> **YOUR OBJECTIVE**: Please give back only the lines below from the one containing "u_dpath.acc_q | 10 |" to the one containing "cells by family", each repeated word for word, both ends included.

(Collected data)
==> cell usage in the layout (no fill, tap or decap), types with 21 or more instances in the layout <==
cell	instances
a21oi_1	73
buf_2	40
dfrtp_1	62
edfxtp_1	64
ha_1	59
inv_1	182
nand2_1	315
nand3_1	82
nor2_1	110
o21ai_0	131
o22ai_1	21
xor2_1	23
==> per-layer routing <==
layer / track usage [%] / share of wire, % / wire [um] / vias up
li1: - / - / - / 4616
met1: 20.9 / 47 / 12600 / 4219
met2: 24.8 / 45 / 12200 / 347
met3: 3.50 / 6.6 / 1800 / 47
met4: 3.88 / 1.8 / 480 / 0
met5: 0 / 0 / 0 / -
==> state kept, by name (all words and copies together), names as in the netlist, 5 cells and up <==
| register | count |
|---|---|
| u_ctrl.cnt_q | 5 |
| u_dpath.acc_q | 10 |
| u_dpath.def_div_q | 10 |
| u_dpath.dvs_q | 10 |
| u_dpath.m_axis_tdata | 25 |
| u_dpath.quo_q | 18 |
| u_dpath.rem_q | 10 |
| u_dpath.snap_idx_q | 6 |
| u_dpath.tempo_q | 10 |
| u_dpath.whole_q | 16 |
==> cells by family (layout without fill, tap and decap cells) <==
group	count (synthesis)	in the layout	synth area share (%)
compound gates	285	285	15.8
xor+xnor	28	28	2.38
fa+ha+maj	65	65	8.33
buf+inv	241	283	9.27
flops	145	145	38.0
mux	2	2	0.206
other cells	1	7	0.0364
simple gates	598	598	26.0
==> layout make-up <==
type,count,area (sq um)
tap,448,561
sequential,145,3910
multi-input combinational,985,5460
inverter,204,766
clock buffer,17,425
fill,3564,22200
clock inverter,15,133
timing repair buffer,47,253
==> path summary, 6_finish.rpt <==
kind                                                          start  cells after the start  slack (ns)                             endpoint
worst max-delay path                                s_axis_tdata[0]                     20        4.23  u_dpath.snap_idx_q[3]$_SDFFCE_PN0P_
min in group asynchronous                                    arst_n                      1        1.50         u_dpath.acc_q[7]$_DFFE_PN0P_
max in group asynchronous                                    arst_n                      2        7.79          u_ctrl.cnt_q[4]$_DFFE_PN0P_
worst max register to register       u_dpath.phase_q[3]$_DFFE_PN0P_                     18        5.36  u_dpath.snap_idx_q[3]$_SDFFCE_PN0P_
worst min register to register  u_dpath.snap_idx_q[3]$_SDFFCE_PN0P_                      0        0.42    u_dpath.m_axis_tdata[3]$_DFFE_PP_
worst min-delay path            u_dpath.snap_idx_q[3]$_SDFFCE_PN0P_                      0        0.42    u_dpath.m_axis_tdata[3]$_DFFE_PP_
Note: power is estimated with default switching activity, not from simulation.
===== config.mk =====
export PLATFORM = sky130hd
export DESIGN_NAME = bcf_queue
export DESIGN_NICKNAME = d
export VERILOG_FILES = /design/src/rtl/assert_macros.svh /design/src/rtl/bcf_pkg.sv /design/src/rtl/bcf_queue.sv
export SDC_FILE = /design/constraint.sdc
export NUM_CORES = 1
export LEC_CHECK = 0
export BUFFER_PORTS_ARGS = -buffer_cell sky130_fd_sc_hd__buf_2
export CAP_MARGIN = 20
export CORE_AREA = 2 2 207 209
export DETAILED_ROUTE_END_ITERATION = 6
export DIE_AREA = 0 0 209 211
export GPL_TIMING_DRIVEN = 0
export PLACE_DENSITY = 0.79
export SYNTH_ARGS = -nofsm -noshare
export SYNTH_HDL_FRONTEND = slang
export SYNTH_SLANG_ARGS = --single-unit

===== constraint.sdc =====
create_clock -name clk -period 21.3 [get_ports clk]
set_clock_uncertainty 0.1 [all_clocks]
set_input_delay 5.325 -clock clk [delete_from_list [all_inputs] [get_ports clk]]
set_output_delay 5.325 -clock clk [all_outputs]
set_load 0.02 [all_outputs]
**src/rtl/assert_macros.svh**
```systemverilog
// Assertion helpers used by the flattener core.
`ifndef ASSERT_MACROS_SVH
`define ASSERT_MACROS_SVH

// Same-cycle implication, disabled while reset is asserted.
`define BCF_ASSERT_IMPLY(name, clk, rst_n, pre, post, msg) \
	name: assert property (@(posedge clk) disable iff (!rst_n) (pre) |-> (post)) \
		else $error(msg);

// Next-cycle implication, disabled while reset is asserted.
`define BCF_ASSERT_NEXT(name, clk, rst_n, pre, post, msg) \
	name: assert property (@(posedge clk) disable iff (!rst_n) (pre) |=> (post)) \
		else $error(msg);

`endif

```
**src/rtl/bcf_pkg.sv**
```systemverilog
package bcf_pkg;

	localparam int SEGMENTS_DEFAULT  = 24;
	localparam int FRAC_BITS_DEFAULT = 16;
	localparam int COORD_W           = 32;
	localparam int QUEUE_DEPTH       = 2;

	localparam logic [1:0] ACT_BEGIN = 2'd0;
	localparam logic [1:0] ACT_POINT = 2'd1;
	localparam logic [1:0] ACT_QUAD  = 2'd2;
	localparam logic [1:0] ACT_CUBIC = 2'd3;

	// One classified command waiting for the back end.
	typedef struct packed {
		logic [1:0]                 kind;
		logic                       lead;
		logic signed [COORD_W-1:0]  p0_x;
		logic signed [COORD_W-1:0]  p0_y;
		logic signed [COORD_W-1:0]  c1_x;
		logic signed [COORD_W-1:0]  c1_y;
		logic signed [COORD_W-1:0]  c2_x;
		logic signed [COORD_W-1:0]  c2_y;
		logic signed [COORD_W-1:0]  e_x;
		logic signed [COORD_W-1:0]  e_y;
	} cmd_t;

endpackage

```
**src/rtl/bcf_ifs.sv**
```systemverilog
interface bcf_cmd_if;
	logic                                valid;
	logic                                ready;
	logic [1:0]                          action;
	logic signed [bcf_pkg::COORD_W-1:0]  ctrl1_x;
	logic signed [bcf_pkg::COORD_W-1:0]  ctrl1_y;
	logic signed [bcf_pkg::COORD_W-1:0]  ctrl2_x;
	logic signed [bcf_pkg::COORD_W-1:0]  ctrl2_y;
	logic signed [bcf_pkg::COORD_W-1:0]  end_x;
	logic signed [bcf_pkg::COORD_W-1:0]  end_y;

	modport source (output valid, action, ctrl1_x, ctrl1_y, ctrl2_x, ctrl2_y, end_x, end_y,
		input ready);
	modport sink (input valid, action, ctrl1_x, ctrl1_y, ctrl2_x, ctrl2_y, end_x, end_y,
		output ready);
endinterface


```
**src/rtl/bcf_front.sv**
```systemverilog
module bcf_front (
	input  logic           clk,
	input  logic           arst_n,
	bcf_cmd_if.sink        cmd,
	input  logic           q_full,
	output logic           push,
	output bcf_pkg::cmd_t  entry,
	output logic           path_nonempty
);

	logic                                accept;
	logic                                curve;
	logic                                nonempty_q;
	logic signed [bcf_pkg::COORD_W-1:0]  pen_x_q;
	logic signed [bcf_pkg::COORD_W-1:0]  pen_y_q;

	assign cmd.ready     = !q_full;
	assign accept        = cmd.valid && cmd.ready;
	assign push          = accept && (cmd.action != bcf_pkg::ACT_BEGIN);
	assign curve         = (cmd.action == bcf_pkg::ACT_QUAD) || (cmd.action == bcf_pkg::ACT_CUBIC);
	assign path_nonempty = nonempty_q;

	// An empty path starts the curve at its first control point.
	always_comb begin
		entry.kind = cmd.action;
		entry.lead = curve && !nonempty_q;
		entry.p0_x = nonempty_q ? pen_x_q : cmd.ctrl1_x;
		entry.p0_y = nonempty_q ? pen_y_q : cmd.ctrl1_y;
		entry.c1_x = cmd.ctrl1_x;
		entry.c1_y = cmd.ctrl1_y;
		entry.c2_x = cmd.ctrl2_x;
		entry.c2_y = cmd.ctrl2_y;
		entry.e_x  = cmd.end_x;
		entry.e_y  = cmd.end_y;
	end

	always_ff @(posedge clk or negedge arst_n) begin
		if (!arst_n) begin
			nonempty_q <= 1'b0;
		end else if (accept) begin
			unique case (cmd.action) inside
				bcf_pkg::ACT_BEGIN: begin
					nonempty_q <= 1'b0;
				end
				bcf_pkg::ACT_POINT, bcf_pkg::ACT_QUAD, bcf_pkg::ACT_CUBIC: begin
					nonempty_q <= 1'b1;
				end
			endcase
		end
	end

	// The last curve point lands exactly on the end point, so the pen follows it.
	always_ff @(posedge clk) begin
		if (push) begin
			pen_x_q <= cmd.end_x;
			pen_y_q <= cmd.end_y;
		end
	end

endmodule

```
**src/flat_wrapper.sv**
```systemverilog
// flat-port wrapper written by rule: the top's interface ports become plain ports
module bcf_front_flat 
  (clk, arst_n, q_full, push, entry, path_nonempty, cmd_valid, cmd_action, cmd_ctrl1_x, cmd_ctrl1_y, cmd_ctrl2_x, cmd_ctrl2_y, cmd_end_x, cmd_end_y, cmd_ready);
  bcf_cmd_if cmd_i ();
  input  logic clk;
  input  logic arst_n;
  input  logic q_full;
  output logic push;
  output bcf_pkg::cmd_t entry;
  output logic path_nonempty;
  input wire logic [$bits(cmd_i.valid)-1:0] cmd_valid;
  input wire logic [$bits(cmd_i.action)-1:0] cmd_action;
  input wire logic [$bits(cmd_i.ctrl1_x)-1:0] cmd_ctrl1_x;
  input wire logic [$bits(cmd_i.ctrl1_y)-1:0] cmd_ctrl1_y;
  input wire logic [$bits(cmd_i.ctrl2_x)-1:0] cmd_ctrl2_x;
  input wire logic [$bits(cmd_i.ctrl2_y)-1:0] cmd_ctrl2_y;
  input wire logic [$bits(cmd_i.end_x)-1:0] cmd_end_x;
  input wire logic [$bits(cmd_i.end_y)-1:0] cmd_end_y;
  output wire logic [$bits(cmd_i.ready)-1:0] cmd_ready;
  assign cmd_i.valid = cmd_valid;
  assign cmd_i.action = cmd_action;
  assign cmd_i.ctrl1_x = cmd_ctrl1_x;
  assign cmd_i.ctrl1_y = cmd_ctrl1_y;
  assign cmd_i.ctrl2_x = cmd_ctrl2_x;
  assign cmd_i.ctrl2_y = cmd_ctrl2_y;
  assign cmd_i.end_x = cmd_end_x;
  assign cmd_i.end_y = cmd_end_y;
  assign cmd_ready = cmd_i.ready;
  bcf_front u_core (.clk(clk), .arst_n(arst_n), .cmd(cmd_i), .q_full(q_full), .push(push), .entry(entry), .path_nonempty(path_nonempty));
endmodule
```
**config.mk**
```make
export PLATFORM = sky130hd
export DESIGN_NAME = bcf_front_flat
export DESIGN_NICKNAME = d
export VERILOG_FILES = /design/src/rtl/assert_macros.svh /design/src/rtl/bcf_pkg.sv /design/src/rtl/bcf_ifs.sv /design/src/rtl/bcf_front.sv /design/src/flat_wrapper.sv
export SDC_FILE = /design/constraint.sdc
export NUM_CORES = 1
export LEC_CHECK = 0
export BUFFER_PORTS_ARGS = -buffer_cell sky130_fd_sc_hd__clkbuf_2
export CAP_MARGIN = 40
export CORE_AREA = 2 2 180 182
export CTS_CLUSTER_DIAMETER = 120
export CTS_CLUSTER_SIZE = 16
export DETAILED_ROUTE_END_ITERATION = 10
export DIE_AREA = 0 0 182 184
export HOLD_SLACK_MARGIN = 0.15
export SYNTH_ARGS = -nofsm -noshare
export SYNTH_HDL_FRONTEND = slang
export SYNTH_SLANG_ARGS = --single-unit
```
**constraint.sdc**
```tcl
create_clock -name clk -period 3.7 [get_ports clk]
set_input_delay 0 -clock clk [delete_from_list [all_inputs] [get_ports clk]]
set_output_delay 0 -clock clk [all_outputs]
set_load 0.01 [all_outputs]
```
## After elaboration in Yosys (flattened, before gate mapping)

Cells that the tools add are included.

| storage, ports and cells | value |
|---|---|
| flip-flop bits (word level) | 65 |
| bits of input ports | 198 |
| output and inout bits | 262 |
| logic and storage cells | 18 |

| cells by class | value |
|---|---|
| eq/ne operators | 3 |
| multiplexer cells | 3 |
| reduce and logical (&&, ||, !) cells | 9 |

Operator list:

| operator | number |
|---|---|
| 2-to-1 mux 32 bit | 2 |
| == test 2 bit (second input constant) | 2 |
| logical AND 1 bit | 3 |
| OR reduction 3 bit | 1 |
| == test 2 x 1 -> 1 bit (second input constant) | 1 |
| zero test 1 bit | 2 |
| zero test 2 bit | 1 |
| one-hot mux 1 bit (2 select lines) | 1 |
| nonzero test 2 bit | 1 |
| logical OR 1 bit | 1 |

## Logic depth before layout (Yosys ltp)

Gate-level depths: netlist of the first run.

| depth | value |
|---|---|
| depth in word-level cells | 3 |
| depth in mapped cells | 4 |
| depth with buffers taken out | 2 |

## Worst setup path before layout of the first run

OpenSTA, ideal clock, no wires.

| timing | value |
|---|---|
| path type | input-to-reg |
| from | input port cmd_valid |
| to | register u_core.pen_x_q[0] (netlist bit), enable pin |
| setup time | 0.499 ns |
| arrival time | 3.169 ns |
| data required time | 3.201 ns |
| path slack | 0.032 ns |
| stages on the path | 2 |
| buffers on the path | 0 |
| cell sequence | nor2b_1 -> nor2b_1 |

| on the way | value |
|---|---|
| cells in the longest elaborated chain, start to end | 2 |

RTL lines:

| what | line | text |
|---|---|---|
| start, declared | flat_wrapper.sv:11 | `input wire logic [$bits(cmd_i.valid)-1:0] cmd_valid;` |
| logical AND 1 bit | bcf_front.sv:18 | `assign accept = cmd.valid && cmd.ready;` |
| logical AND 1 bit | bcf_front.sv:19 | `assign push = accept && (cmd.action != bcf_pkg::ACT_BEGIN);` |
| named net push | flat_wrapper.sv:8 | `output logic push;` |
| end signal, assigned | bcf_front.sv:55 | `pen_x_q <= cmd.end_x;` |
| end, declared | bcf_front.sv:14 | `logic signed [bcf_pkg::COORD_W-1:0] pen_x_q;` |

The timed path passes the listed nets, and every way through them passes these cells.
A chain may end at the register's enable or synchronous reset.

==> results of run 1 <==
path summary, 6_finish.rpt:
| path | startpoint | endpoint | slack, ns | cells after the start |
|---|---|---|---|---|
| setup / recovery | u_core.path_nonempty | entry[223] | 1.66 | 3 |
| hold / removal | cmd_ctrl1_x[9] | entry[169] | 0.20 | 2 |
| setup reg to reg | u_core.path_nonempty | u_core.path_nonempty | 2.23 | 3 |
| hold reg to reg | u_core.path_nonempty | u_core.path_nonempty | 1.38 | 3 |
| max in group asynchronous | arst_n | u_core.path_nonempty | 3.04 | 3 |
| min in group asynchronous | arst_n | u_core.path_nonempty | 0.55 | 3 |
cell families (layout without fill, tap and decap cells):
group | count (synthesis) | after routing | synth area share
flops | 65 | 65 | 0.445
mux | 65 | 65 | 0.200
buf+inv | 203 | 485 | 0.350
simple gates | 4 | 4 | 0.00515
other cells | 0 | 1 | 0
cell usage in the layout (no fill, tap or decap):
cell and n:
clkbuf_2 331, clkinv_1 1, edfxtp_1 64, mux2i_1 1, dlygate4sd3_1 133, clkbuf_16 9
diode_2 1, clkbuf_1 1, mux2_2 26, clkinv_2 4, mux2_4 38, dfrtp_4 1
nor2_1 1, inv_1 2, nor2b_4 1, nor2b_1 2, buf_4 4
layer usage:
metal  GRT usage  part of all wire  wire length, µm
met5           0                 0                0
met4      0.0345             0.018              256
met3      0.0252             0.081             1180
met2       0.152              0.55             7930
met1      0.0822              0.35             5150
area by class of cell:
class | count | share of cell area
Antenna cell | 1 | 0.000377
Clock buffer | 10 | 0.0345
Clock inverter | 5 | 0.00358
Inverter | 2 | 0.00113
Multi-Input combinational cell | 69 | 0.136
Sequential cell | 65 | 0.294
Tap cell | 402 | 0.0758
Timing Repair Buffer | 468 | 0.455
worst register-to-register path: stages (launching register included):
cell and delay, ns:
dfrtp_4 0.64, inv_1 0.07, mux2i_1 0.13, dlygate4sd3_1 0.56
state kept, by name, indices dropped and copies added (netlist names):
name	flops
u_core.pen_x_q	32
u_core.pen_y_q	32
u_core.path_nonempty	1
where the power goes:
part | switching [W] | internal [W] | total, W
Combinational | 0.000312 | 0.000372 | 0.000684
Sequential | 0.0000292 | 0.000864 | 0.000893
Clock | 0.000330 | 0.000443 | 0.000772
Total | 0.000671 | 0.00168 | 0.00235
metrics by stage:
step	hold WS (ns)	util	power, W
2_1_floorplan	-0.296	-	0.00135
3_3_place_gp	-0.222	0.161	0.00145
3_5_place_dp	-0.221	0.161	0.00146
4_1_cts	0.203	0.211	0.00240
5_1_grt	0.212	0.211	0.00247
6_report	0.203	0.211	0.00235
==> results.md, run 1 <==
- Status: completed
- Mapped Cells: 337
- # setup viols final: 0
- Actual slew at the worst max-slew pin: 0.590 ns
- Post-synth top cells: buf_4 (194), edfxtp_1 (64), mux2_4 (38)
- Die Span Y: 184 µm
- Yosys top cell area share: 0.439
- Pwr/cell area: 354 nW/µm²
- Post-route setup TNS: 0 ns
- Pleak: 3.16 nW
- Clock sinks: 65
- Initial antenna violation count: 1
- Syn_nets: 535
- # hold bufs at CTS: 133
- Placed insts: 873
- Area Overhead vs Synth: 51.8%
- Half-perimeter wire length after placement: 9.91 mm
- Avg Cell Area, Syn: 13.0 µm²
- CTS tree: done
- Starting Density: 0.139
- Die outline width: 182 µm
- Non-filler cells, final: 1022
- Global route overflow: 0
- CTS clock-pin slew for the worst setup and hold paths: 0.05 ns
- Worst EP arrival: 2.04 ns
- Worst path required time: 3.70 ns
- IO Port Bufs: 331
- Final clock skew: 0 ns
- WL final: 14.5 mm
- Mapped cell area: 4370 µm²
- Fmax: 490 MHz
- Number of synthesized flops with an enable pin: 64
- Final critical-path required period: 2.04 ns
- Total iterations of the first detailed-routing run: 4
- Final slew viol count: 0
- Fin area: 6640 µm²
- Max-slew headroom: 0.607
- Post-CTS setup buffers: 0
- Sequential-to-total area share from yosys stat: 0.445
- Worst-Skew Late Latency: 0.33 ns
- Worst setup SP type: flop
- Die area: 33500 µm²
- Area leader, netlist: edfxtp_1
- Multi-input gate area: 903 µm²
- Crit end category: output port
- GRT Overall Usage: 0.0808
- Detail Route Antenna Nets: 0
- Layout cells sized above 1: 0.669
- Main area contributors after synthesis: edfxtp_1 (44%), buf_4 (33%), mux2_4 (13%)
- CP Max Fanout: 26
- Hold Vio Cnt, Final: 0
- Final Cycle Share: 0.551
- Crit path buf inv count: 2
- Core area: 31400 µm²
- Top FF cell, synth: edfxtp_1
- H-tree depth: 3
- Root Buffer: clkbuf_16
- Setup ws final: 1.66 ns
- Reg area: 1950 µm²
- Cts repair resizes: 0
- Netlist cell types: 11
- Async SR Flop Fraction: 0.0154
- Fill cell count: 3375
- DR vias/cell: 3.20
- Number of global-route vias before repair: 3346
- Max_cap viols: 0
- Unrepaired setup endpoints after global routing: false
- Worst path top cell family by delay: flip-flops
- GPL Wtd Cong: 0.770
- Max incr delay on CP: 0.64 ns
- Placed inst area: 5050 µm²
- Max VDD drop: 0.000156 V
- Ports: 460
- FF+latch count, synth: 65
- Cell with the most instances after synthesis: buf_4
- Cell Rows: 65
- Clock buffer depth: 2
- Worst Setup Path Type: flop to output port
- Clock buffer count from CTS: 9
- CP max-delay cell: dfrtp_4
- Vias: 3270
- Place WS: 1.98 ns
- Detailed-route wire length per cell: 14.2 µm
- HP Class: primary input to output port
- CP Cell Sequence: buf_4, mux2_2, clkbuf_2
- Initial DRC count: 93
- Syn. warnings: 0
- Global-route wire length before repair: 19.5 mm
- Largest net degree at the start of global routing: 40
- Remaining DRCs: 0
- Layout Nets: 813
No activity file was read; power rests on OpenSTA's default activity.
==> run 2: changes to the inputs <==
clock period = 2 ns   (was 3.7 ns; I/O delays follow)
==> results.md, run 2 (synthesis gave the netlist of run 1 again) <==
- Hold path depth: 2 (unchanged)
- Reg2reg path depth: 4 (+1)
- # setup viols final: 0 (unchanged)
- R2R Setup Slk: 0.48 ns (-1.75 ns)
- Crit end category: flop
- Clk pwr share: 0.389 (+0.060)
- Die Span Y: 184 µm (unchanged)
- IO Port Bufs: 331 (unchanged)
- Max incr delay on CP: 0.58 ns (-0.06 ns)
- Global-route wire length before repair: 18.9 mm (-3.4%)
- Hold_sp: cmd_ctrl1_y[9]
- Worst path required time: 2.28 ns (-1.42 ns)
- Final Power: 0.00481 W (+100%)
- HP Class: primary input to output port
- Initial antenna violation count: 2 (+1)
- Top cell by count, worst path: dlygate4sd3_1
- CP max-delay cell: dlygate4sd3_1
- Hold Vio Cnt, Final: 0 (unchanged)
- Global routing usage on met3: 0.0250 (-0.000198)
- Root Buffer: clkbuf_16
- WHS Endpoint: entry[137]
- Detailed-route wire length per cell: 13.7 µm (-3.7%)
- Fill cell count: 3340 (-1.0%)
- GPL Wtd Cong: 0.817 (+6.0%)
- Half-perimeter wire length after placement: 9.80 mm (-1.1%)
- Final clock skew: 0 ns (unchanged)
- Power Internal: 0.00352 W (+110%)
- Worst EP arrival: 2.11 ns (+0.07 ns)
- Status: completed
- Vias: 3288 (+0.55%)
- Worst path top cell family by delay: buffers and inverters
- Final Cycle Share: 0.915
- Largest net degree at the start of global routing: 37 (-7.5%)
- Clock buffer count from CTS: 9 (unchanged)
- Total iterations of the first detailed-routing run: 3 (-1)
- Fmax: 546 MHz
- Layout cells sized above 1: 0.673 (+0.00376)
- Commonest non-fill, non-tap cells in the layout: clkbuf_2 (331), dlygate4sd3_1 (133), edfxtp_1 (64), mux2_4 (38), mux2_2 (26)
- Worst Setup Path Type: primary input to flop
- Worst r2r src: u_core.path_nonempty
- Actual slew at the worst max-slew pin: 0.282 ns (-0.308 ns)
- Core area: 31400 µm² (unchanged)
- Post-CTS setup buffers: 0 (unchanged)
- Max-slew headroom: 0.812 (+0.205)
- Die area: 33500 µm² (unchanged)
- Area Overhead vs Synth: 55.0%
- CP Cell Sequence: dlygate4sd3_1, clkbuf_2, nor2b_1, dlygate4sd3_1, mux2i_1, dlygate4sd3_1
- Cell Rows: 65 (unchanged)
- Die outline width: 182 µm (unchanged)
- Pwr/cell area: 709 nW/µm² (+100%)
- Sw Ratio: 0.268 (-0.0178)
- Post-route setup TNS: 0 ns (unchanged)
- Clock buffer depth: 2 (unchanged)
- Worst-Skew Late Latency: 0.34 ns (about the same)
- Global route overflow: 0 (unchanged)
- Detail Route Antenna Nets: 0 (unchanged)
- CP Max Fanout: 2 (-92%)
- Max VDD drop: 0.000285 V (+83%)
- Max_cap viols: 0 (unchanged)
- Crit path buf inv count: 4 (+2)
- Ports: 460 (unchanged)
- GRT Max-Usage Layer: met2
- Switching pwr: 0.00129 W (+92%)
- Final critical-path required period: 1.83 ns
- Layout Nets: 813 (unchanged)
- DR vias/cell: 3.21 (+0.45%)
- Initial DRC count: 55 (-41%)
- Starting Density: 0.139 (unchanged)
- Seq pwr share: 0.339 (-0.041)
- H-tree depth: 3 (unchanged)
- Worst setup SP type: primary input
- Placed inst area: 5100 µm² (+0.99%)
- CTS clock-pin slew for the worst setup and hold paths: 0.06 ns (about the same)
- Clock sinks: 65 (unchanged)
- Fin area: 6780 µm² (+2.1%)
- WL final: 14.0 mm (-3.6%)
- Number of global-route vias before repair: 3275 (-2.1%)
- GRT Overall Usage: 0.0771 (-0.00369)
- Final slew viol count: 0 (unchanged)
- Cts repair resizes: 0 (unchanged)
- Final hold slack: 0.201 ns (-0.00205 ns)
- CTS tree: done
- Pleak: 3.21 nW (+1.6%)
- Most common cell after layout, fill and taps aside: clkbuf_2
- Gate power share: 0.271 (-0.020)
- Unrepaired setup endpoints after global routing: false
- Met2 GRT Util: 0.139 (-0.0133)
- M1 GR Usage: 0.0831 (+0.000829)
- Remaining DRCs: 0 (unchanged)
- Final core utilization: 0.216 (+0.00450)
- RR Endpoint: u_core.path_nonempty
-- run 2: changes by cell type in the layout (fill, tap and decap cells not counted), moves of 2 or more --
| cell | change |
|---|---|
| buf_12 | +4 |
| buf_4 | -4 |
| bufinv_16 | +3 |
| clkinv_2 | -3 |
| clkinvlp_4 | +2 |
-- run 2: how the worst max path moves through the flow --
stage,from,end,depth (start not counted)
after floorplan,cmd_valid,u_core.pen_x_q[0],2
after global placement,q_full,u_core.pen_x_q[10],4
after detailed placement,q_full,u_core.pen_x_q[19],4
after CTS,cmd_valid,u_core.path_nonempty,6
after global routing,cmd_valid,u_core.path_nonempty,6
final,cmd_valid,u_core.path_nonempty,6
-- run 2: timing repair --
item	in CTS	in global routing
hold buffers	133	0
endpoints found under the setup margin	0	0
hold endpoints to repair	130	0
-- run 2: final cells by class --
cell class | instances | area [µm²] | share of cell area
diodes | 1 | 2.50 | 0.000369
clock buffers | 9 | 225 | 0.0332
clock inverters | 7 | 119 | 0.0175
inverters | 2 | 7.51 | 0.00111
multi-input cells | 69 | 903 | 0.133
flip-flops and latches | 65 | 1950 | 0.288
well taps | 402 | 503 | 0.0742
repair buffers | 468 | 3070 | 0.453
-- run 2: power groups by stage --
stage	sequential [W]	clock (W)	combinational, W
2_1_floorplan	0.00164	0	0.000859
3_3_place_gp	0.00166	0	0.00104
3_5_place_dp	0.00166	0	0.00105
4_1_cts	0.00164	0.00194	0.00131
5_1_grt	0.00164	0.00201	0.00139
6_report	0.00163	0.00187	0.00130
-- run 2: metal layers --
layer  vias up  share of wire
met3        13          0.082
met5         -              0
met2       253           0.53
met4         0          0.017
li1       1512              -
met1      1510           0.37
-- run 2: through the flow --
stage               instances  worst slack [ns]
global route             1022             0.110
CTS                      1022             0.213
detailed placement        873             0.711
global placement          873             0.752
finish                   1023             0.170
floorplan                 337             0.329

> **RESPONSE AREA**:
| u_dpath.acc_q | 10 |
| u_dpath.def_div_q | 10 |
| u_dpath.dvs_q | 10 |
| u_dpath.m_axis_tdata | 25 |
| u_dpath.quo_q | 18 |
| u_dpath.rem_q | 10 |
| u_dpath.snap_idx_q | 6 |
| u_dpath.tempo_q | 10 |
| u_dpath.whole_q | 16 |
==> cells by family (layout without fill, tap and decap cells) <==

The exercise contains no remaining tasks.